A new study out of Australia suggests young teens who play online games do better at school than those who don't, and especially better than their friends who spend all their time on Facebook and Snapchat.
Associate Professor Alberto Posso of RMIT University in Melbourne looked at student achievement measured in the OECD's Program for International Student Assessment (PISA).
PISA tests hundreds of thousands of 15-year-old students' abilities in maths, reading and science, and also collects information on their internet use, including 12,000 in Australia.
"Students who play online games almost every day score 15 points above the average in maths and 17 points above the average in science," says Dr Posso.
The average score in the PISA tests is 500, so that means online gamers did 1.5 percent better at maths and 1.7 percent in science.
"When you play online games you're solving puzzles to move to the next level and that involves using some of the general knowledge and skills in maths, reading and science that you've been taught during the day."
But kids who spend their days on Facebook score 2 percent worse. Dr Posso says it's probably because time spent poking and chatting is time not spent learning.
"Although this may also be true of video games, gameplay appears to equip students to apply and sharpen knowledge learned in school by requiring them to solve a series of puzzles before moving to the next game level," he says.

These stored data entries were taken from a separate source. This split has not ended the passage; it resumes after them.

==> src/rtl/iis_pkg.sv <==
// Shared I2S definitions used by the clock controller and the sample reader.
//   iis_state_e      : one-hot sequencing states of the clock controller
//   IIS_SLOT_BITS    : bclk periods per channel slot
//   IIS_DATA_BITS    : significant audio bits per slot (MSB first)
//   IIS_MIN_HALF_DIV : smallest bclk half-period, in clk_100m cycles
package iis_pkg;

  typedef enum logic [2:0] {
    ST_IDLE  = 3'b001,
    ST_RUN   = 3'b010,
    ST_DRAIN = 3'b100
  } iis_state_e;

  localparam int IIS_SLOT_BITS    = 32;
  localparam int IIS_DATA_BITS    = 24;
  // Below 2 the reader's single-cycle edge detector would miss bclk edges.
  localparam int IIS_MIN_HALF_DIV = 2;

endpackage

==> src/rtl/iis_bclk_div.sv <==
// Bit-clock divider: toggles bclk every `half` clk_100m cycles while enabled.
//   clk_100m    in   system clock
//   rst_n       in   asynchronous active-low reset
//   en          in   count and toggle while high, hold while low
//   clr         in   restart the divider: counter to 0, bclk low
//   half        in   clk_100m cycles per bclk half-period (>= 2)
//   bclk        out  registered bit clock
//   fall_pulse  out  high in the cycle whose clock edge drives bclk 1->0, so
//                    the caller can update bclk-aligned state on that same edge
module iis_bclk_div #(
  parameter int DIV_W = 8
) (
  input  logic             clk_100m,
  input  logic             rst_n,
  input  logic             en,
  input  logic             clr,
  input  logic [DIV_W-1:0] half,
  output logic             bclk,
  output logic             fall_pulse
);

  logic [DIV_W-1:0] r_div_cnt;
  logic             r_bclk;
  logic             w_wrap;

  assign w_wrap     = en && (r_div_cnt == (half - DIV_W'(1)));
  assign fall_pulse = w_wrap && r_bclk;
  assign bclk       = r_bclk;

  always_ff @(posedge clk_100m or negedge rst_n) begin
    if (!rst_n) begin
      r_div_cnt <= '0;
      r_bclk    <= 1'b0;
    end else if (clr) begin
      r_div_cnt <= '0;
      r_bclk    <= 1'b0;
    end else if (en) begin
      if (w_wrap) begin
        r_div_cnt <= '0;
        r_bclk    <= ~r_bclk;
      end else begin
        r_div_cnt <= r_div_cnt + DIV_W'(1);
      end
    end
  end

endmodule

==> src/rtl/iis_clk_ctrl.sv <==
// Master-mode I2S timing controller. Produces bclk/lrclk for the codec and the
// I2S sample reader, and sequences capture with start/stop commands. A stop
// always lets the current stereo frame finish before clocks halt.
//   clk_100m     in   system clock
//   rst_n        in   asynchronous active-low reset
//   start_i      in   one-cycle start request (accepted only in IDLE)
//   stop_i       in   one-cycle graceful stop request (end of frame)
//   half_div_i   in   bclk half-period in clk_100m cycles, latched on start
//   bclk         out  I2S bit clock
//   lrclk        out  word select, 0 = left slot, 1 = right slot
//   busy         out  high in RUN or DRAIN
//   frame_start  out  one-cycle pulse with every lrclk 1->0 edge
//   frame_cnt    out  completed frames since last start, wraps
//   o_state      out  one-hot FSM state for observation
// Handshake: start_i/stop_i are single-cycle strobes sampled on the rising
// clk_100m edge; there is no backpressure, a strobe the current state does
// not act on is dropped, never queued.
module iis_clk_ctrl
  import iis_pkg::*;
#(
  parameter int SLOT_BITS = IIS_SLOT_BITS,
  parameter int DIV_W     = 8,
  parameter int FCNT_W    = 16
) (
  input  logic              clk_100m,
  input  logic              rst_n,
  input  logic              start_i,
  input  logic              stop_i,
  input  logic [DIV_W-1:0]  half_div_i,
  output logic              bclk,
  output logic              lrclk,
  output logic              busy,
  output logic              frame_start,
  output logic [FCNT_W-1:0] frame_cnt,
  output logic [2:0]        o_state
);

  localparam int FRAME_BITS = 2 * SLOT_BITS;
  localparam int BIT_W      = $clog2(FRAME_BITS);
  localparam logic [BIT_W-1:0] LAST_LEFT = BIT_W'(SLOT_BITS - 1);
  localparam logic [BIT_W-1:0] LAST_BIT  = BIT_W'(FRAME_BITS - 1);
  localparam logic [DIV_W-1:0] MIN_HALF  = DIV_W'(IIS_MIN_HALF_DIV);

  iis_state_e        r_state;
  iis_state_e        w_state_nxt;
  logic              w_start_acc;
  logic              w_fall;
  logic              w_frame_end;
  logic              w_div_en;
  logic [DIV_W-1:0]  w_half_clamped;
  logic [DIV_W-1:0]  r_half;
  logic [BIT_W-1:0]  r_bit_cnt;
  logic              r_lrclk;
  logic              r_frame_start;
  logic [FCNT_W-1:0] r_frame_cnt;
  logic              r_busy;

  assign w_div_en       = (r_state != ST_IDLE);
  assign w_half_clamped = (half_div_i < MIN_HALF) ? MIN_HALF : half_div_i;
  assign w_frame_end    = w_fall && (r_bit_cnt == LAST_BIT);

  // The divider is restarted on the accepting edge so the first bclk high
  // phase is a full half-period after lrclk drops.
  iis_bclk_div #(
    .DIV_W (DIV_W)
  ) u_bclk_div (
    .clk_100m   (clk_100m),
    .rst_n      (rst_n),
    .en         (w_div_en),
    .clr        (w_start_acc),
    .half       (r_half),
    .bclk       (bclk),
    .fall_pulse (w_fall)
  );

  always_comb begin
    w_state_nxt = r_state;
    w_start_acc = 1'b0;
    case (r_state)
      ST_IDLE: begin
        // start beats a simultaneous stop here
        if (start_i) begin
          w_state_nxt = ST_RUN;
          w_start_acc = 1'b1;
        end
      end
      ST_RUN: begin
        // stop beats a simultaneous start here
        if (stop_i) w_state_nxt = ST_DRAIN;
      end
      ST_DRAIN: begin
        if (w_frame_end) w_state_nxt = ST_IDLE;
      end
      default: w_state_nxt = ST_IDLE;
    endcase
  end

  always_ff @(posedge clk_100m or negedge rst_n) begin
    if (!rst_n) begin
      r_state <= ST_IDLE;
      r_busy  <= 1'b0;
    end else begin
      r_state <= w_state_nxt;
      r_busy  <= (w_state_nxt != ST_IDLE);
    end
  end

  // Slot/frame bookkeeping. lrclk only moves on bclk falling edges (or on
  // start), so the codec shifts its MSB one bclk after the word-select change.
  always_ff @(posedge clk_100m or negedge rst_n) begin
    if (!rst_n) begin
      r_half        <= MIN_HALF;
      r_bit_cnt     <= '0;
      r_lrclk       <= 1'b1;
      r_frame_start <= 1'b0;
      r_frame_cnt   <= '0;
    end else begin
      r_frame_start <= 1'b0;
      if (w_start_acc) begin
        r_half        <= w_half_clamped;
        r_bit_cnt     <= '0;
        r_lrclk       <= 1'b0;
        r_frame_start <= 1'b1;
        r_frame_cnt   <= '0;
      end else if (w_fall) begin
        if (r_bit_cnt == LAST_BIT) begin
          r_bit_cnt   <= '0;
          r_frame_cnt <= r_frame_cnt + FCNT_W'(1);
          // In DRAIN lrclk is left high and the clocks park.
          if (r_state == ST_RUN) begin
            r_lrclk       <= 1'b0;
            r_frame_start <= 1'b1;
          end
        end else begin
          r_bit_cnt <= r_bit_cnt + BIT_W'(1);
          if (r_bit_cnt == LAST_LEFT) r_lrclk <= 1'b1;
        end
      end
    end
  end

  assign lrclk       = r_lrclk;
  assign busy        = r_busy;
  assign frame_start = r_frame_start;
  assign frame_cnt   = r_frame_cnt;
  assign o_state     = r_state;

endmodule
==> config.mk <==
export PLATFORM = sky130hd
export DESIGN_NAME = iis_clk_ctrl
export DESIGN_NICKNAME = d
export VERILOG_FILES = /design/src/rtl/iis_pkg.sv /design/src/rtl/iis_bclk_div.sv /design/src/rtl/iis_clk_ctrl.sv
export SDC_FILE = /design/constraint.sdc
export NUM_CORES = 1
export LEC_CHECK = 0
export BUFFER_PORTS_ARGS = -buffer_cell sky130_fd_sc_hd__buf_2
export CORE_MARGIN = 5
export CORE_UTILIZATION = 38
export DETAILED_ROUTE_END_ITERATION = 8
export HOLD_SLACK_MARGIN = 0.15
export SYNTH_ARGS = -nofsm -noshare
export SYNTH_HDL_FRONTEND = slang
export SYNTH_HIERARCHICAL = 1
export SYNTH_SLANG_ARGS = --single-unit
==> constraint.sdc <==
create_clock -name clk_100m -period 4.55 [get_ports clk_100m]
set_input_delay 0.2275 -clock clk_100m [delete_from_list [all_inputs] [get_ports clk_100m]]
set_output_delay 0.2275 -clock clk_100m [all_outputs]
set_load 0.05 [all_outputs]
### Yosys cells after proc, flatten, opt, wreduce, memory -nomap -nowiden

Cells that the tools add are included.
W data, S select, Z words.

| word-level totals | value |
|---|---|
| flip-flop bits (word level) | 45 |
| bits of input ports | 12 |
| output and inout port bits | 23 |
| word-level logic and storage cells | 63 |

| cells by class | value |
|---|---|
| add/sub/neg operators | 4 |
| magnitude comparators | 1 |
| equal/unequal tests | 9 |
| multiplexer cells | 28 |
| bitwise gates (word level) | 1 |
| reduce and logical (&&, ||, !) cells | 11 |

Operator list:

| operator | count |
|---|---|
| $mux W16 | 3 |
| $mux W8 | 4 |
| $mux W6 | 3 |
| $add A16 B1 Y16 const B | 1 |
| $mux W1 | 14 |
| $mux W3 | 3 |
| $ne A3 B1 Y1 const B | 3 |
| $pmux W3 S3 | 1 |
| $add A8 B1 Y8 const B | 1 |
| $eq A8 B8 Y1 | 1 |
| $lt A8 B2 Y1 const B | 1 |
| $reduce_bool A2 Y1 | 4 |
| $sub A8 B1 Y8 const B | 1 |
| $add A6 B1 Y6 const B | 1 |
| $eq A6 B5 Y1 const B | 1 |
| $eq A6 B6 Y1 const B | 1 |
| $reduce_and A2 Y1 | 2 |
| $eq A3 B1 Y1 const B | 1 |
| $eq A3 B2 Y1 const B | 1 |
| $eq A3 B3 Y1 const B | 1 |
| $logic_and A1 B1 Y1 | 3 |
| $reduce_and A3 Y1 | 1 |
| $reduce_bool A3 Y1 | 1 |
| $not A1 Y1 | 1 |

### Depth between registers and ports, before layout

| logic depth | value |
|---|---|
| depth in word-level cells | 8 |
| gate-level depth with buffers | 12 |
| depth with buffers taken out | 11 |

### By module

Netlist, hierarchy kept.

By module, submodules not included:

| module | times used | cells each | area an instance (um^2) | sequential area each (um^2) |
|---|---|---|---|---|
| iis_clk_ctrl | 1 | 187 | 1746.7 | 904.6 |
| iis_bclk_div | 1 | 82 | 752.0 | 225.2 |

### Least setup slack after synthesis

Ideal clock, no wire load.

| timing | value |
|---|---|
| path type | reg2reg |
| start point | reg r_half[0] |
| end point | reg r_frame_cnt[14] (netlist: frame_cnt[14]) |
| data arrival time | 3.177 ns |
| data required time | 4.472 ns |
| path slack | 1.295 ns |
| stages on the path, launching flop included | 13 |
| clock period less this slack | 3.255 ns |
| path through | dfrtp_1 inv_1 ha_1 or3b_4 nor4_2 o2111ai_1 a311oi_4 and2_1 buf_4 nand3_4 or4_4 or3_1 a21oi_1 |

| between the ends | value |
|---|---|
| word-level cells in the longest chain between the ends | 6 |

RTL lines:

| what | line | text |
|---|---|---|
| from (decl) | iis_clk_ctrl.sv:51 | `logic [DIV_W-1:0] r_half;` |
| from (signal assigned) | iis_clk_ctrl.sv:120 | `r_half <= w_half_clamped;` |
| $sub A8 B1 Y8 | iis_bclk_div.sv:26 | `assign w_wrap = en && (r_div_cnt == (half - DIV_W'(1)));` |
| $eq A8 B8 Y1 | iis_bclk_div.sv:26 |  |
| $logic_and A1 B1 Y1 | iis_bclk_div.sv:26 |  |
| $logic_and A1 B1 Y1 | iis_bclk_div.sv:27 | `assign fall_pulse = w_wrap && r_bclk;` |
| via w_fall | iis_clk_ctrl.sv:47 | `logic w_fall;` |
| $reduce_bool A2 Y1 (no source line) | n/a |  |
| $reduce_and A2 Y1 (no source line) | n/a |  |
| to (signal assigned) | iis_clk_ctrl.sv:128 | `r_frame_cnt <= r_frame_cnt + FCNT_W'(1);` |
| to (decl) | iis_clk_ctrl.sv:55 | `logic [FCNT_W-1:0] r_frame_cnt;` |

The timed path passes the listed nets, and every way through them passes these cells.
A chain may end at the register's enable or synchronous reset.

### Worst setup path after layout

| timing | value |
|---|---|
| start point | reg r_half[0] |
| end point | reg r_frame_cnt[12] (netlist: frame_cnt[12]) |

The elaborated chain is that of the path after synthesis.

It could be however that intelligent kids are more likely to turn to games, says Dr Posso, while those less academically gifted prefer socialising.
"Teachers might want to look at blending the use of Facebook into their classes as a way of helping those students engage."

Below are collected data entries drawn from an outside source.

## src/rtl/set_ctrl.sv

```systemverilog
// Front-end control for the millennium clock: debounces the mode/up/down buttons,
// walks the edit field selector and produces the en_1 tick and up/down pulses.
module set_ctrl #(
  parameter int unsigned DEBOUNCE_CYC = 4,
  parameter int unsigned TICK_DIV     = 10,
  parameter int unsigned REPEAT_DLY   = 20,
  parameter int unsigned REPEAT_RATE  = 5,
  parameter int unsigned TIMEOUT_CYC  = 200
) (
  input  logic       clk,
  input  logic       rst,
  input  logic       btn_mode,
  input  logic       btn_up,
  input  logic       btn_down,
  output logic       en_1,
  output logic       up,
  output logic       down,
  output logic [2:0] select_item,
  output logic       editing
);

  localparam int unsigned DB_W   = $clog2(DEBOUNCE_CYC + 1);
  localparam int unsigned PS_W   = $clog2(TICK_DIV + 1);
  localparam int unsigned RP_MAX = (REPEAT_DLY > REPEAT_RATE) ? REPEAT_DLY : REPEAT_RATE;
  localparam int unsigned RP_W   = $clog2(RP_MAX + 1);
  localparam int unsigned TO_W   = $clog2(TIMEOUT_CYC + 1);
  localparam int unsigned B_MODE = 0;
  localparam int unsigned B_UP   = 1;
  localparam int unsigned B_DOWN = 2;

  typedef enum logic [2:0] {
    S_SEC   = 3'b000,
    S_MIN   = 3'b001,
    S_HOUR  = 3'b010,
    S_DAY   = 3'b011,
    S_MONTH = 3'b100,
    S_YEAR  = 3'b101,
    S_RUN   = 3'b111
  } state_t;

  logic [2:0]      sync1, sync2, deb, deb_d;
  logic [DB_W-1:0] db_cnt [3];
  logic [2:0]      press_c;

  // Synchronize each button, then accept a level change only after it has held long enough
  always_ff @(posedge clk or posedge rst) begin
    if (rst) begin
      sync1 <= '0;
      sync2 <= '0;
      deb   <= '0;
      deb_d <= '0;
      for (int i = 0; i < 3; i++) db_cnt[i] <= '0;
    end else begin
      sync1 <= {btn_down, btn_up, btn_mode};
      sync2 <= sync1;
      deb_d <= deb;
      for (int i = 0; i < 3; i++) begin
        if (sync2[i] == deb[i]) begin
          db_cnt[i] <= '0;
        end else if (db_cnt[i] == DB_W'(DEBOUNCE_CYC - 1)) begin
          deb[i]    <= ~deb[i];
          db_cnt[i] <= '0;
        end else begin
          db_cnt[i] <= db_cnt[i] + DB_W'(1);
        end
      end
    end
  end

  assign press_c = deb & ~deb_d;

  state_t          state_q, state_d;
  logic [PS_W-1:0] presc_q, presc_d;
  logic [RP_W-1:0] rpt_cnt_q, rpt_cnt_d;
  logic [TO_W-1:0] idle_q, idle_d;
  logic            rpt_on_q, rpt_on_d, rpt_fast_q, rpt_fast_d, rpt_up_q, rpt_up_d;
  logic            en_d, up_d, down_d, editing_d;
  logic            up_only, down_only, timeout, rpt_hit;

  function automatic state_t next_field(input state_t s);
    case (s)
      S_SEC:   next_field = S_MIN;
      S_MIN:   next_field = S_HOUR;
      S_HOUR:  next_field = S_DAY;
      S_DAY:   next_field = S_MONTH;
      S_MONTH: next_field = S_YEAR;
      S_YEAR:  next_field = S_RUN;
      default: next_field = S_SEC;
    endcase
  endfunction

  always_comb begin
    state_d    = state_q;
    presc_d    = '0;
    rpt_cnt_d  = '0;
    rpt_on_d   = 1'b0;
    rpt_fast_d = 1'b0;
    rpt_up_d   = rpt_up_q;
    idle_d     = '0;
    en_d       = 1'b0;
    up_d       = 1'b0;
    down_d     = 1'b0;
    editing_d  = 1'b0;
    timeout    = 1'b0;
    rpt_hit    = 1'b0;
    up_only    = deb[B_UP] & ~deb[B_DOWN];
    down_only  = deb[B_DOWN] & ~deb[B_UP];

    if (state_q == S_RUN) begin
      presc_d = (presc_q == PS_W'(TICK_DIV - 1)) ? '0 : presc_q + PS_W'(1);
      if (press_c[B_MODE]) state_d = S_SEC;
    end else begin
      // Idle time only accumulates while every button is released
      if (deb == 3'b000) begin
        if (idle_q == TO_W'(TIMEOUT_CYC - 1)) timeout = 1'b1;
        else                                  idle_d  = idle_q + TO_W'(1);
      end

      if (press_c[B_MODE]) begin
        state_d = next_field(state_q);
      end else if (timeout) begin
        state_d = S_RUN;
      end else if (press_c[B_UP] ^ press_c[B_DOWN]) begin
        up_d     = press_c[B_UP];
        down_d   = press_c[B_DOWN];
        rpt_on_d = 1'b1;
        rpt_up_d = press_c[B_UP];
      end else if (rpt_on_q && (rpt_up_q ? up_only : down_only)) begin
        // Repeat is armed only by an initial pulse and survives only while that button is held alone
        rpt_on_d   = 1'b1;
        rpt_fast_d = rpt_fast_q;
        rpt_hit    = (rpt_cnt_q == (rpt_fast_q ? RP_W'(REPEAT_RATE - 1) : RP_W'(REPEAT_DLY - 1)));
        if (rpt_hit) begin
          up_d       = rpt_up_q;
          down_d     = ~rpt_up_q;
          rpt_fast_d = 1'b1;
        end else begin
          rpt_cnt_d  = rpt_cnt_q + RP_W'(1);
        end
      end
    end

    en_d      = (state_d == S_RUN) && (presc_d == PS_W'(TICK_DIV - 1));
    editing_d = (state_d != S_RUN);
  end

  always_ff @(posedge clk or posedge rst) begin
    if (rst) begin
      state_q    <= S_RUN;
      presc_q    <= '0;
      rpt_cnt_q  <= '0;
      rpt_on_q   <= 1'b0;
      rpt_fast_q <= 1'b0;
      rpt_up_q   <= 1'b0;
      idle_q     <= '0;
      en_1       <= 1'b0;
      up         <= 1'b0;
      down       <= 1'b0;
      editing    <= 1'b0;
    end else begin
      state_q    <= state_d;
      presc_q    <= presc_d;
      rpt_cnt_q  <= rpt_cnt_d;
      rpt_on_q   <= rpt_on_d;
      rpt_fast_q <= rpt_fast_d;
      rpt_up_q   <= rpt_up_d;
      idle_q     <= idle_d;
      en_1       <= en_d;
      up         <= up_d;
      down       <= down_d;
      editing    <= editing_d;
    end
  end

  assign select_item = state_q;

endmodule

```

He also notes that when kids spend too much time gaming - every day - their scores begin to suffer. This also holds true for students who do use the internet to do homework every day.
"This may reflect that some students need to ask more questions or do more online searches because they find the academic material difficult."
Other behaviours linked to poor academic results the study found are more obvious - skipping school, being late and repeating a year the biggest culprits.
Doing homework, overall, was linked to a small improvement in test scores - 0.6 percent for every three hours spent swotting a week.
Dr Posso's research was published today in the International Journal of Communication.